Follow Datanami:
April 16, 2024

Vectara Spies RAG As Solution to LLM Fibs and Shannon Theorem Limitations

(issaro prakalung/Shutterstock)

Large language models (LLMs) hallucinate. There’s just no way around that, thanks to how they’re designed and fundamental limitations on data compression as expressed in the Shannon Information Theorem, says Vectara CEO Amr Awadallah. But there are ways around the LLM hallucination problem, including one by Vectara that uses retrieval-augmented generation (RAG), among other methods.

MIT professor Claude Shannon, who died in 2001, is known as the Father of Information Theory thanks to his extensive contributions to the fields of mathematics, computer science, electrical engineering, and cryptography. One of his observations, published in his seminal paper “A Mathematical Theory of Communication” (often called the “Magna Carta of the Information Age”) was there are inherent limits to how much data can be compressed before it begins to lose its meaning.

Awadallah explains:

“The Shannon Information Theorem proves without a doubt that the maximum you can compress text, the maximum, is 12.5%,” he says. “If you compress it beyond 12.5%, then you’re now in what’s called lossy compression zone, as opposed to lossless zone.”

MIT Professor Claude Shannon is known as the Father of Information Theory (Photo courtesy Tekniska Museet/Wikipedia)

The thing is, LLMs go way beyond that 12.5%, or compressing eight words into storage designed to fit one uncompressed word. That leads LLMs into the lossy compression zone and, thus, imperfect recall.

“In a nutshell, they hallucinate because we compress data too much when we stuff data inside of them,” Awadallah says.

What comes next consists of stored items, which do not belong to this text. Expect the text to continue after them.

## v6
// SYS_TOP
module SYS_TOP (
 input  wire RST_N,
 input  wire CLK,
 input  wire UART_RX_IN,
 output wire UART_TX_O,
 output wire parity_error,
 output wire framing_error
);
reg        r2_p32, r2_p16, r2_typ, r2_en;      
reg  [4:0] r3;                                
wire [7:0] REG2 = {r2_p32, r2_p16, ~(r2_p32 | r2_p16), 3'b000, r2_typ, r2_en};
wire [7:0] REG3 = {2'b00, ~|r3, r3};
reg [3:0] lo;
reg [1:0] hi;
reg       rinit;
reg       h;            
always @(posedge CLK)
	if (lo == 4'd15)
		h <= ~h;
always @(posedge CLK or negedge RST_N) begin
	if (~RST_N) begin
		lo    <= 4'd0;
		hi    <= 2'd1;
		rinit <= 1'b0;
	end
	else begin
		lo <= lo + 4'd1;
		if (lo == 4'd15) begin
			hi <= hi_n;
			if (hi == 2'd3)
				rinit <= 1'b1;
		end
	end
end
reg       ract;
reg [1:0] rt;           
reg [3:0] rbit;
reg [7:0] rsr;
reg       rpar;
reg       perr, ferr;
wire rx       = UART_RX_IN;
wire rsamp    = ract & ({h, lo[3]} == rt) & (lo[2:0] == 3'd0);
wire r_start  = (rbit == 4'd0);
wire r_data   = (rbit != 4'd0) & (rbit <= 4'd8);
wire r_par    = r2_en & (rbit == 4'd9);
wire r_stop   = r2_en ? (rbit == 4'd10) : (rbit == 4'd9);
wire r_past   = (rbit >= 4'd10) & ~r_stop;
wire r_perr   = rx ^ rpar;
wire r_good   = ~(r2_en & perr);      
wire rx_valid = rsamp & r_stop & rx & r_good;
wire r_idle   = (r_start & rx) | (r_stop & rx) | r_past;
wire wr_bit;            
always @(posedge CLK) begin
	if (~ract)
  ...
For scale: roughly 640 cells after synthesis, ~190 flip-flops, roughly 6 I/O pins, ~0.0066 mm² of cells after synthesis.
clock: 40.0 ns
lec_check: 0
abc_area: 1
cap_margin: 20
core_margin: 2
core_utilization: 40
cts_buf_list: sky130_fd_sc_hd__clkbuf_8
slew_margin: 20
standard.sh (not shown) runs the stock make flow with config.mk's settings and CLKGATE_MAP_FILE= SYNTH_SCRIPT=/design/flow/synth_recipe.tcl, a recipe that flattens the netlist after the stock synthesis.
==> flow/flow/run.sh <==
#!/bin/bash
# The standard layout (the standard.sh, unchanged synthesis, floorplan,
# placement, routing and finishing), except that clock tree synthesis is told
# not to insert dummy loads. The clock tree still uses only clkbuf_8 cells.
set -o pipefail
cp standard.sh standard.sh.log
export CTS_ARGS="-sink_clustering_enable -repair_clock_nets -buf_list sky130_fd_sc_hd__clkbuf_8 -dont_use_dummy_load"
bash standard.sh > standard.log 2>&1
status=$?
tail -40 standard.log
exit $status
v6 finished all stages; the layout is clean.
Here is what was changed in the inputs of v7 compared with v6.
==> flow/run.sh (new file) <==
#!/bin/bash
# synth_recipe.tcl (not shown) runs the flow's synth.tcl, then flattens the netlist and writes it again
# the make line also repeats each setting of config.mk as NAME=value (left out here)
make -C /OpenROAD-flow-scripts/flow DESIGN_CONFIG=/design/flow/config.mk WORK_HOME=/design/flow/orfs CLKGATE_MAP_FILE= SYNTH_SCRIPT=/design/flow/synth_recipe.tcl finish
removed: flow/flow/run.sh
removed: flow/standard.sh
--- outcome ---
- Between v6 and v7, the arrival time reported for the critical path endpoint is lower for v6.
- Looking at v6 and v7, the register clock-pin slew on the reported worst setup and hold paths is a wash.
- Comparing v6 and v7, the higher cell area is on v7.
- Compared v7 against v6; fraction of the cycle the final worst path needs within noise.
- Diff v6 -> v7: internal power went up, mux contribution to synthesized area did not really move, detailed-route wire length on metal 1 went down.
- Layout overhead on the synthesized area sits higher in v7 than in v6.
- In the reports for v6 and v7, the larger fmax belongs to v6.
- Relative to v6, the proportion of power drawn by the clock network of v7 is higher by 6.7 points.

Some of today’s LLMs take about one trillion words and stuff it into a space with a billion parameters, which represents a 1,000x compression rate, Awadallah says. Some of the biggest ones, such as GPT-4, do somewhat better and are compressing rates at about 100x, he says.

One simple method to reduce hallucinations is just cram less data into LLMs–effectively train the LLMs on smaller data sets–and get the compression rate above that 12.5% needed for text, Awadallah says.

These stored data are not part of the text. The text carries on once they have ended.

This is an optimization exercise on Yosys and OpenROAD, whose aim is small area, not a production implementation.
At most, simulation tests tie the RTL to the original design; equivalence was not proved.
Only the layout flow was run in runs 1 and 2; the RTL was not checked for function there.
Power figures rest on the tool's default switching activity, not on a simulated workload.

<file path="config.mk">
export PLATFORM = sky130hd
export DESIGN_NAME = top
export DESIGN_NICKNAME = top
export VERILOG_FILES = /design/flow/design.v
export SDC_FILE = /design/flow/constraint.sdc
export NUM_CORES = 4
export LEC_CHECK = 0
export CAP_MARGIN = 20
export CORE_MARGIN = 2
export CORE_UTILIZATION = 60
export SLEW_MARGIN = 20
</file>
<file path="constraint.sdc">
create_clock -name core_clock -period 20.0 [get_ports {clk}]
set_input_delay 4.0000 -clock core_clock [delete_from_list [all_inputs] [get_ports {clk}]]
set_output_delay 4.0000 -clock core_clock [all_outputs]
set_load 0.01 [all_outputs]
</file>
<file path="design.v">
`timescale 1ns/1ps
module top (output reg         uart_txd,
            output wire [63:0] data_out_64,
            output reg         data_out_done,
            input  wire        clk,
            input  wire        rst_n,
            input  wire [63:0] data_in_64,
            input  wire        manual_start,
            input  wire        uart_rxd);
    parameter CLK_F    = 50_000_000;
    parameter UART_BPS = 115200;
    parameter CLK_GOAL = CLK_F / UART_BPS;     
    function [8:0] lfsr;
        input integer n;
        integer i;
        begin
            lfsr = 9'd0;
            for (i = 0; i < n; i = i + 1)
                lfsr = {lfsr[7:0], ~(lfsr[8] ^ lfsr[4])};
        end
    endfunction
    localparam [8:0] ONE    = lfsr(1);
    localparam [8:0] LAST   = lfsr(CLK_GOAL - 1);
    localparam [8:0] SAMPLE = lfsr(CLK_GOAL / 2);
    reg        ms_1;         
    reg  [2:0] t_state;      
    reg [63:0] t_word;       
    reg  [7:0] t_byte;       
    reg        t_en, t_en0, t_en1;
    reg        t_flag;
    reg  [8:0] t_clk;
    reg  [3:0] t_cnt;
    reg  [7:0] t_data;
    wire t_next  = (t_cnt == 4'd10 && t_clk == ONE) || (manual_start && !ms_1);
    wire t_start = t_en0 && !t_en1;
    always @(posedge clk or negedge rst_n)
        if (!rst_n) begin
            ms_1    <= 1'b0;
            t_state <= 3'd7;
            t_en    <= 1'b0;
            t_en0   <= 1'b0;
            t_en1   <= 1'b0;
            t_flag  <= 1'b0;
            t_clk   <= 9'd0;
            t_cnt   <= 4'd0;
            uart_txd <= 1'b1;
        end else begin
            ms_1  <= manual_start;
            t_en  <= t_next;
            t_en0 <= t_en;
            t_en1 <= t_en0;
            if (t_next)
                t_state <= t_state + 3'd1;
            if (t_start)
                t_flag <= 1'b1;
            else if (t_cnt == 4'd10)
                t_flag <= 1'b0;
            if (!t_flag) begin
                t_clk <= 9'd0;
                t_cnt <= 4'd0;
            end else if (t_clk != LAST) begin
                t_clk <= {t_clk[7:0], ~(t_clk[8] ^ t_clk[4])};
            end else begin
                t_clk <= 9'd0;
                t_cnt <= t_cnt + 4'd1;
            end
            if (!t_flag)
                uart_txd <= 1'b1;
            else case (t_cnt)
                4'd0: uart_txd <= 1'b0;
                4'd1: uart_txd <= t_data[0];
                4'd2: uart_txd <= t_data[1];
                4'd3: uart_txd <= t_data[2];
                4'd4: uart_txd <= t_data[3];
                4'd5: uart_txd <= t_data[4];
                4'd6: uart_txd <= t_data[5];
                4'd7: uart_txd <= t_data[6];
                4'd8: uart_txd <= t_data[7];
                default: uart_txd <= 1'b1;
            endcase
        end
    always @(posedge clk) begin
        if (t_next && t_state == 3'd7)
            t_word <= data_in_64;
        t_byte <= t_word[t_state*8 +: 8];
        if (t_start)
            t_data <= t_byte;
    end
    reg        rxd_1;
    reg        r_flag;
    reg  [8:0] r_clk;
    reg  [3:0] r_cnt;
    reg [63:0] r_shift;      
    reg [63:0] r_word;       
    reg        r_valid;      
    reg  [3:0] r_state;      
    reg        done_1;       
    wire r_sample = r_clk == SAMPLE && r_cnt >= 4'd1 && r_cnt <= 4'd8;
    wire r_byte   = r_cnt == 4'd10 && r_clk == ONE;    
    always @(posedge clk or negedge rst_n)
        if (!rst_n) begin
            rxd_1   <= 1'b1;
            r_flag  <= 1'b0;
            r_clk   <= 9'd0;
            r_cnt   <= 4'd0;
            r_state <= 4'd8;
            data_out_done <= 1'b0;
            done_1  <= 1'b0;
            r_valid <= 1'b0;
        end else begin
            rxd_1 <= uart_rxd;
            if (rxd_1 && !uart_rxd)
                r_flag <= 1'b1;
            else if (r_cnt == 4'd10)
                r_flag <= 1'b0;
            if (!r_flag) begin
                r_clk <= 9'd0;
                r_cnt <= 4'd0;
            end else if (r_clk != LAST) begin
                r_clk <= {r_clk[7:0], ~(r_clk[8] ^ r_clk[4])};
            end else begin
                r_clk <= 9'd0;
                r_cnt <= r_cnt + 4'd1;
            end
            if (r_byte)
                r_state <= (r_state[3] || r_state[2:0] == 3'd7) ? 4'd0 : r_state + 4'd1;
            data_out_done <= r_state == 4'd7;
            done_1 <= data_out_done;
            if (data_out_done && !done_1)
                r_valid <= 1'b1;
        end
    always @(posedge clk) begin
        if (r_sample)
            r_shift <= {~uart_rxd, r_shift[63:1]};
        if (data_out_done && !done_1)
            r_word <= r_shift;
    end
    assign data_out_64 = ~r_word & {64{r_valid}};
endmodule
</file>
<file path="flow/run.sh">
#!/bin/bash
# Own layout flow: the standard flow (standard synthesis unchanged), with the port
# buffers made from the smallest buffer and clock tree synthesis without dummy loads.
# Each step's full log is in orfs/logs/; standard.sh's own output goes to standard.log.
set -euo pipefail
CTS="-sink_clustering_enable -repair_clock_nets -dont_use_dummy_load"
if [[ -f flow/cts_args ]]; then CTS="$(cat flow/cts_args)"; fi
bash standard.sh \
  "BUFFER_PORTS_ARGS=-buffer_cell sky130_fd_sc_hd__buf_1" \
  "CTS_ARGS=$CTS" \
  finish > standard.log 2>&1
</file>
<file path="flow/cts_args">
-sink_clustering_enable -repair_clock_nets -dont_use_dummy_load -buf_list sky130_fd_sc_hd__clkbuf_8 -sink_clustering_size 16 -sink_clustering_max_diameter 50
</file>
<file path="standard.sh">
#!/bin/bash
# synth_recipe.tcl (not shown) runs the flow's synth.tcl, then flattens the netlist and writes it again
# the make line also repeats each setting of config.mk as NAME=value (left out here)
make -C /OpenROAD-flow-scripts/flow DESIGN_CONFIG=/design/flow/config.mk WORK_HOME=/design/flow/orfs CLKGATE_MAP_FILE= SYNTH_SCRIPT=/design/flow/synth_recipe.tcl "${@:-finish}"
</file>
==> results of run 1 <==
==> flip-flops by register name, indices dropped and copies added, names as in the netlist, 3 cells and up <==
name and cells:
r_cnt 4, t_word 64, t_clk 9, t_byte 8, r_word 64, t_data 8, r_state 4, r_clk 9
r_shift 64, t_cnt 4, t_state 3
==> layout make-up <==
type,count,area [um^2]
Timing Repair Buffer,137,531
Multi-Input combinational cell,206,1760
Tap cell,188,235
Fill cell,1013,4890
Inverter,12,45.0
Sequential cell,252,7270
Clock buffer,22,303
==> metal layers <==
layer	share of wire, %	track usage, %	vias to the layer above
met5	0	0	-
met4	1.7	5.11	0
met3	5.1	3.22	17
met2	48	27.0	123
met1	45	24.0	2085
li1	-	-	2077
==> stage by stage <==
step / cell area, um^2 / total power [mW]
final: 10100 / 0.932
after global routing: 10100 / 0.975
after CTS: 10100 / 0.947
after detailed placement: 9840 / 0.705
after global placement: 9840 / 0.702
after floorplan: 9130 / 0.679
==> report_power, final <==
part / leakage [nW] / switching (mW) / internal [mW] / total (mW)
clock network: 0.158 / 0.144 / 0.0984 / 0.242
registers: 2.32 / 0.0280 / 0.591 / 0.619
logic: 0.889 / 0.0215 / 0.0498 / 0.0713
total: 3.37 / 0.193 / 0.739 / 0.932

But if we did that, the LLMs wouldn’t be as useful. That’s because we’re not training LLMs to have perfect recall of information, but to understand the underlying concepts reflected in the words, he says.

It’s a bit like educating a physicist, the Cloudera co-founder says. As a college student, the student is exposed to scientific formulas, but he isn’t drilled endlessly with rote memorization. The most important element of the physicist’s education is grasping the key concepts of the physical world. During tests, the physics student will have open-book access to scientific formulas because the physics teacher understands that a student may occasionally forget a formula even while demonstrating understanding of key physics concepts.

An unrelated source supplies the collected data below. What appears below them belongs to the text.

This design comes from an exercise in tuning for small area on the open sky130 flow, not from production work. The RTL was checked by simulation tests, not by an equivalence proof against the original design. Power is estimated from default activity; no workload was simulated.

==> design/flow/design.v <==
module top (
    input  logic       clk,
    input  logic       rst,
    input  logic       gradient,
    input  logic       red,
    input  logic       green,
    input  logic       blue,
    input  logic       white,
    input  logic       box_enable,
    output logic       vga_h_sync,
    output logic       vga_v_sync,
    output logic [7:0] VGA_R,
    output logic [7:0] VGA_G,
    output logic [7:0] VGA_B,
    output logic       vga_sync,
    output logic       vga_display
);
    logic [7:0] xk;
    logic       xc;
    logic [1:0] xj;
    logic [5:0] yq;
    logic [2:0] ya;
    logic       yb;
    logic [9:0] ux;
    logic [8:0] uy;
    logic       dx, dy;
    logic [7:0] r, b;
    logic       g;
    wire x0   = (xk == 8'd0) && !xc && (xj == 2'd0);      
    wire x1   = (xk == 8'd0) && !xc && (xj == 2'd1);      
    wire xend = (xk == 8'd159) && xc && (xj == 2'd1);     
    wire yend = (yq == 6'd34) && (ya == 3'd7) && yb;      
    wire y0   = (yq == 6'd0) && (ya == 3'd0) && !yb;      
    wire fend = xend && yend;
    wire disp_x = !xk[7] && !x0 && !((xk == 8'd127) && xc && (xj == 2'd2));
    wire disp_y = (yq < 6'd31) || ((yq == 6'd31) && !((ya == 3'd7) && yb));
    wire disp   = disp_x && disp_y;
    wire hs = ((xk > 8'd131) && (xk < 8'd150)) ||
              ((xk == 8'd131) && (xc || (xj != 2'd0))) ||
              ((xk == 8'd150) && !xc && (xj == 2'd0));
    wire vs = (yq == 6'd32) && (ya == 3'd5) && (yb == x0);
    assign vga_h_sync  = hs;
    assign vga_v_sync  = vs;
    assign vga_sync    = hs & vs;
    assign vga_display = disp;
    wire xo3 = (xk == 8'd0) || ((xk >= 8'd43) && (xk <= 8'd85));    
    wire xl2 = (xk >= 8'd43) && (xk <= 8'd84);                      
    wire xlo_end = !xc && (xj == (xo3 ? 2'd2 : 2'd1));
    wire xhi_end =  xc && ((xj == (xl2 ? 2'd1 : 2'd2)) || xend);
    always_ff @(posedge clk) begin
        if (rst || xend) begin
            xk <= 8'd0; xc <= 1'b0; xj <= 2'd0;
        end else if (xlo_end) begin
            xc <= 1'b1; xj <= 2'd0;
        end else if (xhi_end) begin
            xk <= xk + 8'd1; xc <= 1'b0; xj <= 2'd0;
        end else begin
            xj <= xj + 2'd1;
        end
    end
    logic [2:0] ys;    
    always_comb begin
        if (yq <= 6'd4) ys = 3'd0;
        else if (yq <= 6'd8) ys = 3'd1;
        else if (yq <= 6'd13) ys = 3'd2;
        else if (yq <= 6'd17) ys = 3'd3;
        else if (yq <= 6'd22) ys = 3'd4;
        else if (yq <= 6'd26) ys = 3'd5;
        else ys = 3'd6;
    end
    wire ysingle = (yq != 6'd0) && (ya == ys);
    always_ff @(posedge clk) begin
        if (rst) begin
            yq <= 6'd0; ya <= 3'd0; yb <= 1'b0;
        end else if (xend) begin
            if (yend) begin
                yq <= 6'd0; ya <= 3'd0; yb <= 1'b0;
            end else if (!yb && !ysingle) begin
                yb <= 1'b1;
            end else begin
                yb <= 1'b0;
                ya <= ya + 3'd1;
                if (ya == 3'd7) yq <= yq + 6'd1;
            end
        end
    end
    wire xhold = (xk >= 8'd128) && (xk <= 8'd130);
    wire yhold = (yq == 6'd34) && !(ya == 3'd7 && yb);
    wire bx_zero = (ux == 10'd785);
    wire bx_max  = (ux <= 10'd195);           
    wire by_zero = (uy == 9'd511);
    wire by_max  = (uy <= 9'd81);             
    wire recentre = x1 && y0 && (ux == 10'd1) && (uy == 9'd0);
    wire mvx_r = fend && !dx && !bx_max;      
    wire mvx_l = fend &&  dx && !bx_zero;     
    wire mvy_d = fend && !dy && !by_max;
    wire mvy_u = fend &&  dy && !by_zero;
    wire       ux_en = !xhold && !mvx_r;
    wire       ux_up = ux[0] || mvx_l;
    wire [8:0] ux_hi = (ux[9] && ux[8] && ux[4]) ? 9'd0 : ux[9:1] + 9'd1;   
    wire       uy_en = xend && !yhold && !mvy_d;
    wire       uy_up = uy[0] || mvy_u;
    always_ff @(posedge clk) begin
        if (rst) begin
            ux <= 10'd491;            
            uy <= 9'd297;             
            dx <= 1'b0;
            dy <= 1'b0;
        end else if (recentre) begin
            ux <= 10'd493;            
            uy <= 9'd297;
            dx <= 1'b0;
            dy <= 1'b0;
        end else begin
            if (ux_en) ux <= {ux_up ? ux_hi : ux[9:1], ux[0] ^ !mvx_l};
            if (uy_en) uy <= {uy_up ? uy[8:1] + 8'd1 : uy[8:1], uy[0] ^ !mvy_u};
            if (fend && !dx && bx_max) dx <= 1'b1;
            if (fend &&  dx && bx_zero) dx <= 1'b0;
            if (fend && !dy && by_max) dy <= 1'b1;
            if (fend &&  dy && by_zero) dy <= 1'b0;
        end
    end
    wire hit = (ux < 10'd50) && (uy < 9'd50);
    wire [2:0] nsel = gradient + red + green + blue + white + box_enable;
    wire none  = (nsel == 3'd0);
    wire black = rst || !disp || (nsel > 3'd1);
    wire [7:0] r_val = gradient ? {xk[6:0], xc} : ((red || white || (box_enable && hit)) ? 8'hff : 8'h00);
    wire       g_val = green || white;
    wire [7:0] b_val = gradient ? {yq[4:0], ya} : ((blue || white || (box_enable && hit)) ? 8'hff : 8'h00);
    always_ff @(posedge clk) begin
        if (black) begin
            r <= 8'h00; g <= 1'b0; b <= 8'h00;
        end else if (!none) begin
            r <= r_val; g <= g_val; b <= b_val;
        end
    end
    assign VGA_R = r;
    assign VGA_G = {8{g}};
    assign VGA_B = b;
endmodule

Having open book tests, as opposed to requiring perfect recall, is part of the solution to LLM hallucinations, Awadallah says. An open book test, as implemented with RAG techniques that bring additional data to the LLM, provides one check against an LLM’s tendency to make things up.

“RAG in a nutshell is about this open book thing,” he says. “We tell [the LLM] ‘Your job now is to answer this question, but only use these facts.’”

Vectara Hallucination Leaderboard (image courtesy Vectara)

The folks at Vectara hoped this “sandboxing” technique would be enough to bring the hallucination rate to zero. They soon learned that, while it reduced the hallucination rate somewhat, it didn’t entirely eliminate hallucinations. Using Vectara’s RAG solution, the hallucination rate for GPT-4, for example, dropped to 3%, which is better but still not sufficient for production.  Llama-2 70B had a 5.1% hallucination rate, while Google Palm made stuff up about 12% of the time, according to Vectara’s Hallucination Leaderboard.

“They still can interject,” Awadallah says. “While all of these facts are correct, uncompressed, highly [relevant] facts, they can still make up something.”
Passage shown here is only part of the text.